En effet, la chute de Marc Ravalomanana n'a en rien assaini l'échiquier politique malgache, ses anciens complices s'étant pour la plupart retournés contre lui en rejoignant les rangs des autorités de fait. Les pseudos "succès économiques" des autorités actuelles sont par conséquent le fait de ces transfuges dont nous tairons pour le moment les noms. Cependant pour une meilleure compréhension du mode de procédure, on peut dire que les réseaux tissés du temps de Marc Ravalomanana, notamment en ce qui concerne l'Asie, constituent toujours le gros des sources de revenus dont disposent les autorités actuelles, cela inévitablement au détriment du pays qui continue d'être délesté de ses ressources naturelles sans véritables contreparties.

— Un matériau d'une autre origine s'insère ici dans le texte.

**config.mk**
```make
export PLATFORM = sky130hd
export DESIGN_NAME = integer_set_table_engine_unit
export DESIGN_NICKNAME = d
export VERILOG_FILES = /design/src/rtl/core/iste_pkg.sv /design/src/rtl/core/iste_datapath.sv /design/src/rtl/core/iste_controller.sv /design/src/rtl/core/integer_set_table_engine_unit.sv
export SDC_FILE = /design/constraint.sdc
export NUM_CORES = 2
export LEC_CHECK = 0
export ABC_AREA = 1
export BUFFER_PORTS_ARGS = -buffer_cell sky130_fd_sc_hd__buf_2
export CAP_MARGIN = 20
export CORE_MARGIN = 3
export CORE_UTILIZATION = 45
export DETAILED_ROUTE_END_ITERATION = 10
export PLACE_DENSITY_LB_ADDON = 0.08
export SYNTH_ARGS = -nofsm -noshare
export SYNTH_HDL_FRONTEND = slang
export SYNTH_SLANG_ARGS = --single-unit
```
**constraint.sdc**
```tcl
create_clock -name clk -period 5.7 [get_ports clk]
set_clock_uncertainty 0.15 [all_clocks]
set_input_delay 1.14 -clock clk [delete_from_list [all_inputs] [get_ports clk]]
set_output_delay 1.14 -clock clk [all_outputs]
set_load 0.01 [all_outputs]
```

Face à cette situation qui ne peut qu'entrainer le pays toujours plus au fond du gouffre, il est devenu impératif de trouver une solution pour mettre un terme aux nombreuses dérives constatées.
La mobilisation actuelle de divers acteurs, qu'ils soient issus de la société civile ou encore d'organisations politiques, prouvent qu'il y a enfin une prise de conscience sur les dangers de laisser perdurer une situation dite "transitoire", mais que certains "irresponsables" dénués de toute conscience collective, du sens du devoir et du sens de l'Etat tout court, voudraient voir s'éterniser.

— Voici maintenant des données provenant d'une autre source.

==> config.mk <==
export PLATFORM = sky130hd
export DESIGN_NAME = gwps_div
export DESIGN_NICKNAME = d
export VERILOG_FILES = /design/src/rtl/gwps_pkg.sv /design/src/rtl/gwps_div.sv
export SDC_FILE = /design/constraint.sdc
export NUM_CORES = 1
export LEC_CHECK = 0
export ABC_AREA = 1
export BUFFER_PORTS_ARGS = -buffer_cell sky130_fd_sc_hd__buf_2
export CAP_MARGIN = 20
export CORE_MARGIN = 4
export CORE_UTILIZATION = 60
export CTS_CLUSTER_SIZE = 10
export DETAILED_ROUTE_END_ITERATION = 8
export GPL_TIMING_DRIVEN = 0
export PLACE_DENSITY = 0.86
export SLEW_MARGIN = 20
export SYNTH_ARGS = -nofsm -noshare
export SYNTH_HDL_FRONTEND = slang
export SYNTH_SLANG_ARGS = --single-unit
==> constraint.sdc <==
create_clock -name clk -period 6.1 [get_ports clk]
set_clock_uncertainty 0.15 [all_clocks]
set_input_delay 0.61 -clock clk [delete_from_list [all_inputs] [get_ports clk]]
set_output_delay 0.61 -clock clk [all_outputs]
set_load 0.005 [all_outputs]
==> src/rtl/gwps_pkg.sv <==
// Package for the Gaussian window part score block: beat types, unit request types,
// sequencer states, command and register codes, fixed-point constants and the exp table.
// No dependencies; every other file refers to it by scoped names.
`default_nettype none

package gwps_pkg;

	localparam int MAX_HALF_RANGE_DEF = 8;
	localparam int MAX_CANDS_DEF      = 8;

	// divider: dividend wide enough for a squared window distance shifted by 23
	localparam int DIV_W = 44;
	localparam int DSR_W = 24;
	localparam int EXP_W = 17;

	localparam logic [16:0] LOG2E_Q16       = 17'd94548;
	localparam logic [14:0] INV_SQRT2PI_Q16 = 15'd26145;
	localparam logic [16:0] FLOOR_EXP_Q16   = 17'd728;

	localparam logic [1:0] CMD_LOAD_PIXEL = 2'd0;
	localparam logic [1:0] CMD_LOAD_CAND  = 2'd1;
	localparam logic [1:0] CMD_COMPUTE    = 2'd2;

	// word index of the configuration registers (paddr[2])
	localparam logic REG_MAP_SIGMA = 1'b0;
	localparam logic REG_NUM_CANDS = 1'b1;

	typedef struct packed {
		logic [1:0]         cmd;
		logic [8:0]         index;
		logic signed [15:0] pixel_value;
		logic signed [7:0]  cand_offset;
		logic [3:0]         half_range;
		logic [11:0]        deform_sigma;
		logic [9:0]         center_row;
		logic [9:0]         center_col;
	} item_t;

	typedef struct packed {
		logic [31:0]        fit_prior;
		logic [15:0]        deform_prob;
		logic signed [15:0] grad_row;
		logic signed [15:0] grad_col;
		logic signed [15:0] pos_row;
		logic signed [15:0] pos_col;
		logic [5:0]         pair_index;
		logic               last;
	} result_t;

	typedef struct packed {
		logic             start;
		logic [DIV_W-1:0] dividend;
		logic [DSR_W-1:0] divisor;
	} div_req_t;

	typedef struct packed {
		logic             done;
		logic [DIV_W-1:0] quotient;
	} div_rsp_t;

	typedef struct packed {
		logic             start;
		logic [DIV_W-1:0] xq;
	} exp_req_t;

	typedef struct packed {
		logic             done;
		logic [EXP_W-1:0] e;
	} exp_rsp_t;

	typedef enum logic [4:0] {
		S_IDLE,
		S_RDC1,
		S_RDC2,
		S_RDC3,
		S_XDIV,
		S_XDIV_W,
		S_EXP_W,
		S_GDIV,
		S_GDIV_W,
		S_RDIV,
		S_RDIV_W,
		S_W_DIST,
		S_W_SEL,
		S_MUL,
		S_ACC,
		S_PROB,
		S_EMIT
	} state_t;

	// 2^-(k/16) in Q16
	function automatic logic [16:0] pow2neg(input logic [4:0] k);
		logic [16:0] v;
		case (k)
			5'd0:    v = 17'd65536;
			5'd1:    v = 17'd62757;
			5'd2:    v = 17'd60097;
			5'd3:    v = 17'd57549;
			5'd4:    v = 17'd55109;
			5'd5:    v = 17'd52772;
			5'd6:    v = 17'd50535;
			5'd7:    v = 17'd48393;
			5'd8:    v = 17'd46341;
			5'd9:    v = 17'd44376;
			5'd10:   v = 17'd42495;
			5'd11:   v = 17'd40693;
			5'd12:   v = 17'd38968;
			5'd13:   v = 17'd37316;
			5'd14:   v = 17'd35734;
			5'd15:   v = 17'd34219;
			5'd16:   v = 17'd32768;
			default: v = 17'd32768;
		endcase
		return v;
	endfunction

endpackage

`default_nettype wire

==> src/rtl/gwps_div.sv <==
// Shared restoring divider, one quotient bit per cycle.
// Uses gwps_pkg request/response types.
`default_nettype none

module gwps_div (
	input  wire logic                clk,
	input  wire logic                arst_n,
	input  wire gwps_pkg::div_req_t  req,
	output gwps_pkg::div_rsp_t       rsp
);

	localparam int DW  = gwps_pkg::DIV_W;
	localparam int RW  = gwps_pkg::DSR_W;
	localparam int CTW = $clog2(DW);

	logic          busy_q;
	logic          done_q;
	logic [CTW-1:0] cnt_q;
	logic [DW-1:0] dvd_q;
	logic [RW-1:0] rem_q;
	logic [RW-1:0] dsr_q;

	logic [RW:0]   trial;
	logic          ge;
	logic [RW-1:0] rem_d;

	always_comb begin
		trial = {rem_q, dvd_q[DW-1]};
		ge    = trial >= {1'b0, dsr_q};
		rem_d = ge ? RW'(trial - {1'b0, dsr_q}) : trial[RW-1:0];
	end

	always_ff @(posedge clk or negedge arst_n) begin
		if (!arst_n) begin
			busy_q <= 1'b0;
			done_q <= 1'b0;
			cnt_q  <= '0;
		end else begin
			done_q <= 1'b0;
			if (req.start) begin
				busy_q <= 1'b1;
				cnt_q  <= '0;
			end else if (busy_q) begin
				cnt_q <= cnt_q + CTW'(1);
				if (cnt_q == CTW'(DW - 1)) begin
					busy_q <= 1'b0;
					done_q <= 1'b1;
				end
			end
		end
	end

	// quotient bits shift in from the bottom as dividend bits leave the top
	always_ff @(posedge clk) begin
		if (req.start) begin
			dvd_q <= req.dividend;
			dsr_q <= req.divisor;
			rem_q <= '0;
		end else if (busy_q) begin
			dvd_q <= {dvd_q[DW-2:0], ge};
			rem_q <= rem_d;
		end
	end

	assign rsp.done     = done_q;
	assign rsp.quotient = dvd_q;

endmodule

`default_nettype wire

Word-level counts from Yosys, hierarchy flattened
Index checks and enable logic that the tools add are counted.

cells by class
  order comparisons = 1
  reductions and logical operators = 1
  add/subtract/negate cells = 2
  equal/unequal tests = 1
  multiplexer cells = 11

operator list
  operator                                     count
  two-way mux 44 bit                           2
  >= comparator 25 x 24 -> 1 bit               1
  two-way mux 24 bit                           1
  subtractor 24 bit                            1
  two-way mux 6 bit                            2
  adder 6 x 1 -> 6 bit, second input constant  1
  equality test 6 bit, second input constant   1
  two-way mux 1 bit                            6
  nonzero test 2 bit                           1

word-level totals
  logic and storage cells = 22
  register bits after elaboration = 100

Depth between registers and ports, before layout
Gate-level depths: netlist of the first run.

  depth after elaboration = 4
  mapped depth = 16
  gate-level depth less buffers = 16

Worst setup path before layout of the first run
Ideal clock, no wire load.

  path kind = input -> register
  from = input req[68] (netlist name)
  to = register dvd_q[0] (enable)
  arrival time = 2.184 ns
  cell stages on the path = 3
  path buffers = 1
  required time = 5.524 ns
  setup time = 0.426 ns
  slack = 3.340 ns
  cells stage by stage = nor2_1 > inv_1 > clkbuf_1

on the way
  longest elaborated chain between the ends = 1

ends and longest elaborated chain
  item                                 line            text
  start, declared                      gwps_div.sv:8   input wire gwps_pkg::div_req_t req,
  nonzero test 2 bit (no source line)  n/a
  end signal, assigned                 gwps_div.sv:56  dvd_q <= req.dividend;
  end signal, assigned                 gwps_div.sv:60  dvd_q <= {dvd_q[DW-2:0], ge};
  end, declared                        gwps_div.sv:19  logic [DW-1:0] dvd_q;

No other way between the ends.
A chain may end at the register's enable or synchronous reset.

Worst setup path after layout of the first run
  from = input req[68] (netlist name)
  to = register dvd_q[38], data pin

on the way
  longest elaborated chain between the ends = 1

ends and longest elaborated chain
  item                line            text
  two-way mux 44 bit  gwps_div.sv:55  if (req.start) begin

No other way between the ends.

==> results by group, run 1 <==
Timing
  • Final-report hold violation count: 0
  • Unrepaired setup endpoints after global routing: false
  • Worst-Margin Slew: 721 ps
  • Minimum clock period: 2490 ps
  • Max-slew violation count: 0
  • Relative slew slack: 51.9%
  • Fin crit share: 40.9%
  • Fmax: 0.401 GHz
  • Hold slack: 264 ps
  • Setup Viol. Count Final: 0
  • Setup_tns: 0 ps

Global routing
  • Total grt overflow: 0
  • Initial antenna violation count: 0
  • Vias in the first global route: 5091
  • First-pass GRT wire length: 23500 µm
  • Largest net degree at the start of global routing: 54
  • Tot GR Track Use: 25.4%

Clock network
  • CTS Sinks: 100
  • H-tree depth: 3
  • Gates resized, CTS repair: 0
  • Inserted Clock Buffers: 9
  • Clock Path Buffers: 2
  • Clk_lat worst skew: 370 ps
  • Clock transition at path regs: 110 ps
  • Clock root cell: clkbuf_8
  • CTS tree: built

Yosys
  • Cells after Synth: 806
  • Post-Synth Adder-Cell Area: 5.57%
  • Synth Area in XOR/XNOR: 1.32%
  • Compound-cell area share of the yosys netlist: 3.71%
  • Synth area leaders: edfxtp_1, nand2_1, inv_1
  • Post-Syn Nets: 903
  • Count of different cell masters after synthesis: 36
  • Most instantiated cells after synthesis: nand2_1, inv_1, nand3_1
  • EDFF count, synth: 68
  • Yosys Warn Count: 0
  • Largest family of logic cells by synthesized area: simple AND/OR/NAND/NOR gates
  • Synth Register Bits: 100
  • Post-synthesis sequential area ratio: 45.6%
  • Mean Syn Cell Area: 7.41 µm²
  • Largest area contributor in the netlist: edfxtp_1
  • Count leader, synth: nand2_1
  • Predominant post-synthesis flop cell: edfxtp_1
  • Synth Area in Simple Gates: 33.7%
  • Post-synth ARST share: 8.00%
  • Share of the synthesized area in the top cell type: 34.2%
  • Post-synthesis mux area share: 0%
  • Mapped cell area: 0.00597 mm²

Setup path
  • CP max-delay cell: buf_2
  • Worst Path Max Fanout: 27
  • Critical Path RT: 6080 ps
  • Startpoint types: input pin
  • Critical path endpoint category: flip-flop
  • Crit path from: req[68]
  • WP data arrival: 2470 ps
  • Buf/Inv on CP: 5
  • CP Cell Sequence: buf_2 -> clkbuf_1 -> inv_1 -> clkbuf_1 -> buf_1 -> nand2_1 -> nand2_1
  • CP Class: in2reg
  • Crit path max-delay family: buffers and inverters
  • RR Startpoint: dsr_q[10]
  • Max incr delay on CP: 520 ps

Hold path
  • Worst hold path type: in2reg
  • Hold Crit Start: req[17]

Floorplan
  • DIE WIDTH: 108 µm
  • Die Area: 0.0116 mm²
  • Core ar.: 0.00973 mm²
  • Starting Density: 61.4%
  • IO Count: 116
  • Die Y-Extent: 108 µm
  • Row count: 36

Detailed routing
  • Routed WL per cell: 13.4 µm
  • Router iterations before antenna repair: 5
  • Drt via density: 5.02
  • Post-route DRC: 0
  • Post-DRT Antenna Nets: 0
  • Routed wire length: 14300 µm
  • Initial DRC count: 384
  • Routed via count: 5374

Final layout
  • Filler cells: 838
  • Sequential cell area: 0.00272 mm²
  • Fin area: 0.00692 mm²
  • Area Overhead vs Synth: 15.8%
  • Area of the multi-input gates: 0.00265 mm²
  • Fraction of layout instances using a drive strength above 1: 16.2%
  • Nets: 1030
  • # diodes: 0

Pwr
  • VDD IR-drop max: 0.000164 V
  • PnR Total Power: 2.32 mW
  • Power per cell area: 336 mW/mm²
  • Pleak: 3.78 nW

Outcome
  • Status: finished clean

Placement
  • I/O Buffers: 115
  • Detailed Place HPWL: 10900 µm
  • Routability congestion estimate: 0.997
  • DP Area: 0.00672 mm²

Run
  • Max cap viols: 0
## cell families after synthesis
family                   after synthesis
AND/OR/NAND/NOR                      476
buffers and inverters                153
flip-flops                           100
AO/OA/AOI/OAI                         42
adder cells (fa/ha/maj)               26
XOR/XNOR                               9
## worst paths after layout
path	end	slack, ps	depth (start not counted)
hold / removal	dsr_q[17]	260	1
hold reg to reg	rem_q[11]	330	2
max in group asynchronous	cnt_q[3]	5170	2
min in group asynchronous	cnt_q[5]	460	2
setup / recovery	dvd_q[38]	3610	7
setup reg to reg	rem_q[5]	3650	13
## report_power, final
part / internal, mW / switching [mW]
clock: 0.157 / 0.257
sequential: 0.831 / 0.0597
combinational: 0.377 / 0.639
## routing by layer
| layer | vias up | track usage [%] | part of all wire [%] |
|---|---|---|---|
| met2 | 189 | 43.1 | 49 |
| met1 | 2398 | 33.8 | 43 |
| met5 | - | 0 | 0 |
| met4 | 0 | 6.04 | 1.1 |
| li1 | 2776 | - | - |
| met3 | 11 | 4.44 | 7.6 |
## flip-flops by register name (all words and copies together) (netlist names)
name    flops
dvd_q      44
dsr_q      24
rem_q      24
done_q      1
busy_q      1
cnt_q       6
## per-stage QoR
| stage | instances | util, % | worst slack, ps |
|---|---|---|---|
| CTS | 1071 | 71.1 | 3620 |
| global route | 1071 | 71.1 | 3430 |
| detailed placement | 1054 | 69.0 | 3230 |
| global placement | 1054 | 69.0 | 1850 |
| floorplan | 806 | - | 3340 |
| finish | 1071 | 71.1 | 3610 |
## cell usage in the layout, fill, tap and decap left out, types with 2 or more instances in the layout
master    netlist  final
xor2_1          2      2
nand3_2         2      2
and2_1          2      2
edfxtp_1       68     68
nand2_1       334    334
nand4_1         8      8
dfxtp_1        24     24
nand3b_1        8      8
o21ai_1         9      9
ha_1           25     25
clkbuf_1       12     12
dfrtp_1         8      8
buf_2           4    119
nor4_1          2      2
nor2_1         37     37
inv_1         131    131
buf_4           2      2
nand3_1        69     69
nor3_1          5      5
o21ai_0        10     10
xnor2_1         7      7
clkbuf_8        0      9
a21oi_1        19     19
nor2_2          2      2
clkinv_4        0      3
buf_6           2      2
nand2_2         3      3
## layout make-up
type	instances	area share (%)
Timing Repair Buffer	116	8.47
Inverter	132	7.16
Clock buffer	10	1.85
Tap cell	133	2.41
Sequential cell	100	39.4
Buffer	21	1.59
Multi-Input combinational cell	553	38.3
Clock inverter	6	0.887
## timing repair
action | CTS | global route
hold buffers | 1 | 0
endpoints found under the setup margin | 0 | 0
endpoints found under the hold margin | 8 | 0
buffers inserted | 0 | 0
(Power assumes the default switching activity.)
==> run 2, diff against run 1 <==
- CORE_UTILIZATION: 60 -> 56
- PLACE_DENSITY: 0.86 -> 0.81
- clock period: 6.1 -> 2.6 ns (I/O delays scaled with it)
==> run 2 against run 1 <==
  * Sequential power rose by 140%
  * Worst hold slack got worse by 190 ps
  * Core utilization is 2.1 points higher
  * Global-route usage is 2.4 points higher
==> results by group, run 2 (synthesis gave the netlist of run 1 again) <==
Timing
  • Fmax: 0.422 GHz
  • Final setup margin: 229 ps (was 3610 ps)
  • Relative slew slack: 52.9% (was 51.9%)
  • Worst-Margin Slew: 707 ps (was 721 ps)
  • Hold slack: 77.8 ps (was 264 ps)
  • Setup Viol. Count Final: 0 (unchanged)
  • Minimum clock period: 2370 ps
  • Max-slew violation count: 0 (unchanged)
  • Final-report hold violation count: 0 (unchanged)
  • Unrepaired setup endpoints after global routing: false (unchanged)
  • Fin crit share: 91.2%

Final layout
  • Sequential cell area: 0.00272 mm² (unchanged)
  • Area Overhead vs Synth: 27.1% (was 15.8%)
  • Fraction of layout instances using a drive strength above 1: 15.4% (was 16.2%)
  • Area of the multi-input gates: 0.00265 mm² (about the same)
  • Fin area: 0.00759 mm² (was 0.00692 mm²)
  • Max FFs per register: 44 (unchanged)
  • Filler cells: 795 (was 838)
  • Commonest non-fill, non-tap cell in the layout: nand2_1 (unchanged)
  • Biggest register: dvd_q (unchanged)
  • Largest regs: dvd_q: 44 flops, dsr_q: 24 flops, rem_q: 24 flops (unchanged)
  • Most frequent cells in the layout: nand2_1, inv_1, buf_2, nand3_1, edfxtp_1 (unchanged)
  • Nets: 1099 (was 1030)
  • # diodes: 0 (unchanged)

Clock network
  • Inserted Clock Buffers: 9 (unchanged)
  • Clock Path Buffers: 2 (unchanged)
  • CTS tree: built (unchanged)
  • CTS Sinks: 100 (unchanged)
  • Clk_lat worst skew: 400 ps (was 370 ps)
  • Clock root cell: clkbuf_8 (unchanged)
  • Clock transition at path regs: 110 ps (about the same)
  • H-tree depth: 3 (unchanged)

Global routing
  • Vias in the first global route: 5790 (was 5091)
  • Largest net degree at the start of global routing: 54 (unchanged)
  • Total grt overflow: 0 (unchanged)
  • Tot GR Track Use: 27.7% (was 25.4%)
  • Initial antenna violation count: 0 (unchanged)
  • First-pass GRT wire length: 27800 µm (was 23500 µm)

Floorplan
  • Core ar.: 0.0104 mm² (was 0.00973 mm²)
  • IO Count: 116 (unchanged)
  • Starting Density: 57.6% (was 61.4%)
  • Die Y-Extent: 111 µm (was 108 µm)
  • DIE WIDTH: 111 µm (was 108 µm)
  • Die Area: 0.0124 mm² (was 0.0116 mm²)
  • Row count: 37 (was 36)

Pwr
  • Sequential group share of total power: 37.6% (was 38.3%)
  • Power per cell area: 735 mW/mm² (was 336 mW/mm²)
  • PnR Total Power: 5.58 mW (was 2.32 mW)
  • Int Power: 3.30 mW (was 1.37 mW)
  • Clock share of power: 16.7% (was 17.9%)
  • Sw Share: 40.9% (was 41.2%)
  • Logic pwr share: 45.7% (was 43.8%)
  • VDD IR-drop max: 0.000512 V (was 0.000164 V)
  • Net Sw Power: 2.28 mW (was 0.956 mW)
  • Pleak: 4.06 nW (was 3.78 nW)

Detailed routing
  • Initial DRC count: 343 (was 384)
  • Routed wire length: 16900 µm (was 14300 µm)
  • Post-DRT Antenna Nets: 0 (unchanged)
  • Router iterations before antenna repair: 5 (unchanged)
  • Post-route DRC: 0 (unchanged)
  • Drt via density: 5.19 (was 5.02)
  • Routed via count: 5928 (was 5374)
  • Routed WL per cell: 14.8 µm (was 13.4 µm)

Placement
  • DP Area: 0.00672 mm² (about the same)
  • Detailed Place HPWL: 10800 µm (was 10900 µm)
  • Setup WS pre-CTS: -16.1 ps (was 3230 ps)
  • Routability congestion estimate: 0.953 (was 0.997)
  • I/O Buffers: 115 (unchanged)

Setup path
  • Critical path endpoint category: flip-flop (unchanged)
  • CP Class: reg2reg (was in2reg)
  • WP data arrival: 2510 ps (was 2470 ps)
  • Startpoint types: flip-flop (was input pin)
  • Critical Path RT: 2740 ps (was 6080 ps)
  • Reg2Reg Depth: 12 (was 13)
  • Worst Path Max Fanout: 10 (was 27)

Outcome
  • Status: finished clean (unchanged)

Hold path
  • Worst hold path type: in2async (was in2reg)

Run
  • Max cap viols: 0 (unchanged)
## run 2: stage by stage
stage | setup TNS, ps | util, % | cells
floorplan | 0 | - | 806
global placement | -69030 | 64.8 | 1057
detailed placement | -36.7 | 64.8 | 1057
CTS | 0 | 72.9 | 1140
global route | 0 | 73.2 | 1143
finish | 0 | 73.2 | 1143
## run 2: worst paths after layout
check | startpoint | end | slack (ps)
min reg2reg | rem_q[18] | rem_q[18] | 330
max in group asynchronous | arst_n | cnt_q[1] | 2030
min | arst_n | cnt_q[3] | 80
min in group clk | req[56] | dvd_q[32] | 80
max reg2reg | dsr_q[7] | rem_q[19] | 230
max | dsr_q[7] | rem_q[19] | 230
## run 2: worst max-delay path, stage by stage, from the launching register on
cell and delay [ps]:
edfxtp_1 330, inv_1 40, ha_1 340, nand2_1 130
nor2_2 220, nand3_1 110, nand3_2 160, nand3b_4 180
nand2_4 160, buf_6 170, nand3_1 140, nand2_1 90
nand2_1 40
## run 2: repair_timing
action	CTS	global route
buffers inserted	0	3
setup endpoints to repair	0	14
hold endpoints to repair	74	0
hold buffers	67	0
gates resized for setup	0	3
## run 2: cell type report
cell class,count,share of cell area (%)
clock inverters,5,0.495
flip-flops and latches,100,35.9
well taps,136,2.24
repair buffers,185,16.7
inverters,132,6.53
clock buffers,11,1.73
plain buffers,21,1.48
multi-input cells,553,34.9
## run 2: layer usage
metal | global-route usage (%) | vias to the layer above | wire length [µm]
li1 | - | 2928 | -
met1 | 35.2 | 2658 | 6890
met2 | 45.5 | 303 | 7920
met3 | 7.48 | 39 | 1700
met4 | 10.3 | 0 | 434
met5 | 0 | - | 0
## run 2: power groups by stage
stage          registers (mW)  clock network (mW)  logic, mW
5_1_grt                  2.12                1.00       2.87
3_5_place_dp             2.12                   0       2.36
6_report                 2.10               0.932       2.55
2_1_floorplan            2.10                   0       1.77
3_3_place_gp             2.11                   0       2.32
4_1_cts                  2.09               0.940       2.44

C'est donc vers une solution malgacho-malgache que l'on s'achemine avec, dans la mesure du possible, la participation de toutes les sensibilités, qu'elles soient issues du monde politique ou de la société civile.
Même si les autorités actuelles continuent d'affirmer que "c'est ce qu'elles ont toujours recherché et voulu", la raison et l'expérience des seize mois d'une gouvernance, dont tout le monde a pu constater l'amateurisme mais surtout l'indifférence face aux enjeux que représentent l'avenir du pays et de sa population, devraient aider les observateurs et l'opinion publique à comprendre que le processus en cours, est l'oeuvre de personnes mais également d'entités, dont les valeurs diffèrent sensiblement de celles des concepteurs et des instigateurs de la situation de chaos que nous connaissons depuis maintenant seize mois.

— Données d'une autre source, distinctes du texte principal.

**config.mk**
```make
export PLATFORM = sky130hd
export DESIGN_NAME = wrs_cell
export DESIGN_NICKNAME = d
export VERILOG_FILES = /design/src/design/weighted_random_select_unit_assert.svh /design/src/design/wrs_pkg.sv /design/src/design/wrs_cell.sv
export SDC_FILE = /design/constraint.sdc
export NUM_CORES = 1
export LEC_CHECK = 0
export ABC_AREA = 1
export BUFFER_PORTS_ARGS = -buffer_cell sky130_fd_sc_hd__buf_2
export CAP_MARGIN = 20
export CORE_MARGIN = 4
export CORE_UTILIZATION = 45
export CTS_CLUSTER_SIZE = 28
export DETAILED_ROUTE_END_ITERATION = 16
export PLACE_DENSITY_LB_ADDON = 0.25
export SYNTH_ARGS = -nofsm -noshare
export SYNTH_HDL_FRONTEND = slang
export SYNTH_SLANG_ARGS = --single-unit
```
**constraint.sdc**
```tcl
create_clock -name clk -period 2.14 [get_ports clk]
set_input_delay 0.642 -clock clk [delete_from_list [all_inputs] [get_ports clk]]
set_output_delay 0.642 -clock clk [all_outputs]
set_load 0.05 [all_outputs]
```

Seules, les diverses entités réunies au sein des diverses organisations prenant part actuellement à la recherche d'une sortie de crise, n'auraient jamais pu parvenir à un compromis sans un catalyseur efficace, lui-même animé d'une bonne dose de détermination.
Le changement d'attitude de la Communauté internationale, en tout cas en ce qui concerne le choix d'une solution malgacho-malgache, n'est également pas fortuite. Même si les autorités actuelles ont longtemps joué sur l'image d'un pouvoir intransigeant, fier de sa souveraineté ; chacun a pu constater qu'il s'agissait surtout - à travers le refus d'appliquer des accords pourtant acceptés et signés par les plus hauts responsables - de continuer de s'accaparer seuls du pouvoir, d'exclure ceux qui n'adhèrent pas à leurs pratiques, et de continuer de perpétuer, en toute quiètude, des actes contraires aux intérêts du pays.
Ce changement d'attitude de la part de la Communauté internationale est donc la réponse à l'émergence d'une nouvelle donne en ce qui concerne la recomposition du paysage politique malgache. Les autorités actuelles n'ont clairement plus le monopole des décisions s'agissant de l'avenir du pays et, l'unilatéralisme dont elles ont fait preuve jusqu'ici, finira par se disloquer d'une façon ou d'une autre.
Au-delà des polémiques, bien souvent stériles, érigées autour de la personnalité de certains des membres qui composent les différentes structures mises en place actuellement, il faut surtout se dire qu'il leur a été assigné une mission, celle de parvenir coûte que coûte à rétablir les bases d'une certaine conception de la République.
Les dérives et l'anarchie constatées durant ces seize derniers mois doivent impérativement cesser et Madagascar de s'engager sur la voie des principes qui régissent la Démocratie et l'esprit républicain.